Regardless of the date, always test the consistency of your sunscreen before you use it. "Check for changes in texture, like clumping or pilling, or changes in smell," Gilbert says. "If your sunscreen starts to have a funny smell, it likely indicates that it has been contaminated with bacteria." This goes for both mineral and chemical sunscreens.
The bottom line? Experts recommend replacing your sunscreen every year. "If you use sunscreen generously and appropriately, a bottle shouldn't last you very long," says Marchbein.
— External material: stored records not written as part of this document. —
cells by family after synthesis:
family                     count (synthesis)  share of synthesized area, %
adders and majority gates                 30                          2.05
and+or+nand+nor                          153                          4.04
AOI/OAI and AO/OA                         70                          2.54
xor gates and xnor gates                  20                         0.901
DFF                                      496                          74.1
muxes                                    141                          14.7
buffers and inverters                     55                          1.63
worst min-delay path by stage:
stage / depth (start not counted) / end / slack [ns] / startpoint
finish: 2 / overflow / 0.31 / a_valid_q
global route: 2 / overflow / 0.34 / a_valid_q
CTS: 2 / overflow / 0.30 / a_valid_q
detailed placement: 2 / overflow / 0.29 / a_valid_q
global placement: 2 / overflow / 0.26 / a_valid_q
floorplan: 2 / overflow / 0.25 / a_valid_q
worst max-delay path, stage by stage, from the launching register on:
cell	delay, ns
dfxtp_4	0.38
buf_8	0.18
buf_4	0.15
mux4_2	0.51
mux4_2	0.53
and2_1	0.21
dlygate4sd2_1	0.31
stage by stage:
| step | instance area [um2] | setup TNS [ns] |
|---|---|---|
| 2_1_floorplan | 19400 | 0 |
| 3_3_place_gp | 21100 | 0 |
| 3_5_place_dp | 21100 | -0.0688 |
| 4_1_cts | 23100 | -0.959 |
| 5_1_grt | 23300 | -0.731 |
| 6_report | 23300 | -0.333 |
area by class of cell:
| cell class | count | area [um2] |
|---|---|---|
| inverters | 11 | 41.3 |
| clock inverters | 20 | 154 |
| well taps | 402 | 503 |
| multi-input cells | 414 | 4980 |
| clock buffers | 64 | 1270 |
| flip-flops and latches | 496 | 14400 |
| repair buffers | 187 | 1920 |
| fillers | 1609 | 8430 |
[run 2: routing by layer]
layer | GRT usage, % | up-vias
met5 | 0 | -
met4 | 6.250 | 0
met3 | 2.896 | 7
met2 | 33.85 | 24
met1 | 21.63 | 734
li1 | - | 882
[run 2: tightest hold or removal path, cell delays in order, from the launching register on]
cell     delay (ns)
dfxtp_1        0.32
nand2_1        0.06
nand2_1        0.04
[config.mk]
export PLATFORM = sky130hd
export DESIGN_NAME = pipelined_barrel_shifter
export DESIGN_NICKNAME = d
export VERILOG_FILES = /design/src/rtl/shifter_pkg.sv /design/src/rtl/shift_stage.sv /design/src/rtl/pipelined_barrel_shifter.sv
export SDC_FILE = /design/constraint.sdc
export NUM_CORES = 1
export LEC_CHECK = 0
export BUFFER_PORTS_ARGS = -buffer_cell sky130_fd_sc_hd__buf_2
export CAP_MARGIN = 30
export CORE_MARGIN = 3
export CORE_UTILIZATION = 30
export DETAILED_ROUTE_END_ITERATION = 10
export GPL_ROUTABILITY_DRIVEN = 0
export SLEW_MARGIN = 10
export SYNTH_ARGS = -nofsm -noshare
export SYNTH_HDL_FRONTEND = slang
export SYNTH_SLANG_ARGS = --single-unit
[constraint.sdc]
create_clock -name clk -period 3.1 [get_ports clk]
set_input_delay 0.155 -clock clk [delete_from_list [all_inputs] [get_ports clk]]
set_output_delay 0.155 -clock clk [all_outputs]
set_load 0.05 [all_outputs]
`config.mk`:
```
export PLATFORM = sky130hd
export DESIGN_NAME = store_buffer_flat
export DESIGN_NICKNAME = d
export VERILOG_FILES = /design/src/rtl/store_buffer_pkg.sv /design/src/rtl/store_buffer_if.sv /design/src/rtl/store_align.sv /design/src/rtl/store_buffer.sv /design/src/flat_wrapper.sv
export SDC_FILE = /design/constraint.sdc
export NUM_CORES = 1
export LEC_CHECK = 0
export CAP_MARGIN = 20
export CORE_ASPECT_RATIO = 1.4
export CORE_UTILIZATION = 50
export CTS_BUF_LIST = sky130_fd_sc_hd__clkbuf_4 sky130_fd_sc_hd__clkbuf_8 sky130_fd_sc_hd__clkbuf_16
export DETAILED_ROUTE_END_ITERATION = 6
export GPL_TIMING_DRIVEN = 0
export HOLD_SLACK_MARGIN = 0.02
export PLACE_DENSITY = 0.8
export SETUP_SLACK_MARGIN = 0.02
export SLEW_MARGIN = 20
export SYNTH_ARGS = -nofsm -noshare
export SYNTH_HDL_FRONTEND = slang
export SYNTH_SLANG_ARGS = --single-unit
```
`constraint.sdc`:
```
create_clock -name clk -period 3.3 [get_ports clk]
set_clock_uncertainty 0.05 [all_clocks]
set_input_delay 0.495 -clock clk [delete_from_list [all_inputs] [get_ports clk]]
set_output_delay 0.495 -clock clk [all_outputs]
set_load 0.02 [all_outputs]
```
Follow these steps to make sure your sunscreen routine is spot on:
1. Use enough sunscreen.
"One ounce — about a shot glass-size — is needed for the face and body," says Marchbein. If you're covered below the neck and just need to apply SPF to your face, use a teaspoon, she says. "The majority of cream sunscreens are three ounces, whereas sprays are often four ounces, so you are applying a third to a quarter of the bottle every two hours," she says.
2. Reapply religiously.
"Reapply your sunscreen every two hours," stresses Gilbert. "If you're wearing makeup, a powdered sunscreen can make that a less-daunting task. I like the Colorescience Sunforgettable Brush-On Sunscreen SPF 50. It allows you to layer added protection on top of your existing makeup."
3. Be proactive.
Adding antioxidants to your skin-care routine can help protect you from sun damage, says Gilbert. "Vitamin C is a potent antioxidant that can not only strengthen your skin but also reverse some of the pigmentation caused by UV exposure," she says. "I like Vichy LiftActiv Vitamin C Serum because it packs a punch at an affordable price point."
4. Have a backup method.
"Don't forget that sunscreen alone may not be enough to fully protect you from the sun," Gilbert says. "There are a ton of cute hats out there, as well as SPF workout gear, so no excuses, people!"